選択の結果。
完全に昼夜逆転した論です。このままではまずい......
「リゼル、今回の旅は楽しかった?」
「前半は面倒事で大変だったし、レシアと一緒にいれない時間もあったで不満だったけど、まあ楽しかったかな」
「そう、なら良かった」
旅を楽しめたというリゼルの感想を聞きレシアは嬉しそうに微笑む。
約十日間、旅を満喫したリゼルとレシアは魔法使いの国を去ることにした。今は馬車が出発するまでの待機時間、二人はこの国での思い出に浸っている。
「......最後にソロン達に会いたかったね」
ふいにレシアが呟く。依頼を終えたあの日以来、ソロンとは一度しか会っていない。それもソロンの方から改めてお礼がしたいと言われ、軽く食事を摂っただけ。互いの事情はあれど国にいる間はもう少し一緒にいる時間があっても良かったとレシアは思っていた。
「まあ、俺ら目線でソロンを見る分にはいい事だと思うよ」
「どういう意味?」
寂しそうな表情を浮かべるレシアに気を使ってか、馬車から街を眺めるリゼルは言葉を返す。
「時間帯はわかんないけど、俺らと会えないって事は多分今のソロンはそれなりに忙しいんだろうね。で、それは今まで受けてきた冷遇が変わってきたからだよ。正確には戻ってきてるかな?」
「えっと......どういうこと?」
「つまり、また魔法が使えるようになったから、魔法を使えなくなる前と同じ生活を送れてるって事」
「そう、なの?」
「そうだよ。
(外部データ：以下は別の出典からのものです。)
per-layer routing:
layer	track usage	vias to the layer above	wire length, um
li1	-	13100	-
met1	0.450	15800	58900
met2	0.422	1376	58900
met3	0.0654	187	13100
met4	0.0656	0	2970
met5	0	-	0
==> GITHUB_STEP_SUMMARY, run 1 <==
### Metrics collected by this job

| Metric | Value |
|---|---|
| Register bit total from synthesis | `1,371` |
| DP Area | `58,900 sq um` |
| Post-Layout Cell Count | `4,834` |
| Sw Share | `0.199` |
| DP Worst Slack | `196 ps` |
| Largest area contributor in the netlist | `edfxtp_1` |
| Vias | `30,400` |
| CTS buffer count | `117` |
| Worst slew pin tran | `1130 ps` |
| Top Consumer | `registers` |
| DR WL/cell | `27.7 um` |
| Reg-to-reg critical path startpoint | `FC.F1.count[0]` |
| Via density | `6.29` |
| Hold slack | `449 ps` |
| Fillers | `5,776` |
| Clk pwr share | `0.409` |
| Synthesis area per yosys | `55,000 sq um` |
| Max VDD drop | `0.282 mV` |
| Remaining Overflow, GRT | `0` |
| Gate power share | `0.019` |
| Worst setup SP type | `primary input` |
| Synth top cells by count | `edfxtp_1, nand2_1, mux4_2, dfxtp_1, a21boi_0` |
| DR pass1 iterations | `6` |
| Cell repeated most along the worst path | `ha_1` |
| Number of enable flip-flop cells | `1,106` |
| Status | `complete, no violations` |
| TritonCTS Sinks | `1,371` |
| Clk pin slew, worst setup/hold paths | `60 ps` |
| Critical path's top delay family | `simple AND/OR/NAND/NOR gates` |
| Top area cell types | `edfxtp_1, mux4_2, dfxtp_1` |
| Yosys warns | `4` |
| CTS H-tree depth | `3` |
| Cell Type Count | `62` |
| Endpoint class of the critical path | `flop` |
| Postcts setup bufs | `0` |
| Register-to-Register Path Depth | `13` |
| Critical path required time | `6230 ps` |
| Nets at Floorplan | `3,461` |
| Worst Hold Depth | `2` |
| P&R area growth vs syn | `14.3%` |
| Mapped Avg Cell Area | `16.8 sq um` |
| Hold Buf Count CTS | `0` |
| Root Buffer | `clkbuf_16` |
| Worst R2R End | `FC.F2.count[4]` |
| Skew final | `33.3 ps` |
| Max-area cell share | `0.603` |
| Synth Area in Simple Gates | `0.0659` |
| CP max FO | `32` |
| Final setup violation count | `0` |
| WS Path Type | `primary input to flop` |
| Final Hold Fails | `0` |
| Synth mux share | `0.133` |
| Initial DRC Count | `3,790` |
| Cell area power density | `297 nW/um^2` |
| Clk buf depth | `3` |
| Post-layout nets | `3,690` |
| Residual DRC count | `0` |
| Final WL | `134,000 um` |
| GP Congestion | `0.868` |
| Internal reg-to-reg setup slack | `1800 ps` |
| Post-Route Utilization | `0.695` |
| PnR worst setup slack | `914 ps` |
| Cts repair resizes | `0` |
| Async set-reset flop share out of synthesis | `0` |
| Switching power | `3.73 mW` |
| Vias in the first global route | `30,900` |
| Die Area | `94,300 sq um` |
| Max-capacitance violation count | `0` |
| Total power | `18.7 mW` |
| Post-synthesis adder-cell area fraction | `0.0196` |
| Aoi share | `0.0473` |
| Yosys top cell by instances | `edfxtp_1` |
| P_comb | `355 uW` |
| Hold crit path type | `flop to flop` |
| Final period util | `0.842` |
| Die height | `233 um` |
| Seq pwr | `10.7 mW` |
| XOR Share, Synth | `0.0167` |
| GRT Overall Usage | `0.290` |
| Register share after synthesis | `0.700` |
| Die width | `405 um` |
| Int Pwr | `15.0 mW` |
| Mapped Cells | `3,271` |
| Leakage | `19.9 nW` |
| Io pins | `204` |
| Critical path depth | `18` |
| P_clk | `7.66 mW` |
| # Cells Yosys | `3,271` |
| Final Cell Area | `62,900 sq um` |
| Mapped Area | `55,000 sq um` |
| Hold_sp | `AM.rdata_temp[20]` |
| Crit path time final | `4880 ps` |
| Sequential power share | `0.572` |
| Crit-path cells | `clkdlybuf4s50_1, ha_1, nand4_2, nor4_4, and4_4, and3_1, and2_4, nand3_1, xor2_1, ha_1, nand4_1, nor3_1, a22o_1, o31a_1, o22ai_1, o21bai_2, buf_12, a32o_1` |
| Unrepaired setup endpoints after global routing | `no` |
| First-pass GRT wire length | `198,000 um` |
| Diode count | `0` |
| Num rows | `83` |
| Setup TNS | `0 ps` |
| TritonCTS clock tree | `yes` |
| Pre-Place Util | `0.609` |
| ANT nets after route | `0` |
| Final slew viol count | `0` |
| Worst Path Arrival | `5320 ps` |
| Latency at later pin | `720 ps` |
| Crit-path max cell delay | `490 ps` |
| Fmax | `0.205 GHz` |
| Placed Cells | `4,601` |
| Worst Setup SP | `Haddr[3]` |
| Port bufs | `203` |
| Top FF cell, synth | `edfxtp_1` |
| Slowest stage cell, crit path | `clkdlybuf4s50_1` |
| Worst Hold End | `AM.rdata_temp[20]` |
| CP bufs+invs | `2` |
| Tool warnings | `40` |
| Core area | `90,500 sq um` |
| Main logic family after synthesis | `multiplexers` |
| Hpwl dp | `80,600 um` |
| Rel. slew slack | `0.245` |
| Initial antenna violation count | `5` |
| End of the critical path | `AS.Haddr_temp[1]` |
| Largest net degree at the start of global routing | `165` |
多分」
「......そっか」
まだよく理解出来てないのか、それとも別の理由か少し暗そうな雰囲気でレシアは相槌を打った。その様子が気になり、どうしたのかとリゼルが問えば、彼女は不安げにぽつりと言葉を漏らした。
「今のソロンの生活が元通りになったなら、私達が何かする必要もなかったのかな?」
「レシア、それは結果論だよ」
「......じゃあ、リゼルはどう思うの?」
「さぁ? どうだろうね」
「リゼルも、わからない?」
小首を傾げて見つめるレシアの仕草に「かわいい」と思わず本音を漏らしつつ、冷静に彼女の言葉について考える。
ソロンが不幸な目にあっていたのは原因は国の悪ガキ達のいじめであり、それを解決したからにはレシア達、少なくともリゼルの行動は意味があっただろう。だが、ソロンの待遇とその対応については、言ってしまえばリゼル達が何かをする必要はなかったかもしれない。本当に辛いのであればこの国を抜け出し他の国に行くという手もあった。逃げるという選択もあった。
(諸悪は間違いなくあの三馬鹿のいじめだ。けど、ソロンが苦しんだのはこの国の環境が理由なのも間違いじゃない)
苦しむくらいなら、別に逃げてもいいだろう。それは間違いじゃないはずだ。自分がそうだったからか、リゼルはそう思っていた。
(でもソロンは逃げなかった。逃げなかったから、失っていた日常を取り戻すことが出来た。魔法が使えなくなる前と同じ日常を取り戻した)
少し遠く、リゼルの視界が僅かに捉えたそこには、二人の少年少女が仲良く並び飛行している姿があった。
(前よりも、か......)
その様子にリゼルは納得したように微笑んだ。
「俺は未来視持ちじゃないからね。その時最善だと思った合理的行動を取ってるだけ。もしかしたらの話は結果論でしかない。だから本当は何が正しかったかなんて、俺にもわからないよ」
「そっか......」
残念そうに顔を伏せるレシアを横目に「でもまあ」とリゼルは言葉付け足した。
「餓死しかけてたバカ一人を救えたのは、レシアの選択の結果だよ」
「うん、そうだね」
確かにソロンはこの国の環境に苦しめられただろう。それでも今のソロンは、この国で笑っていた。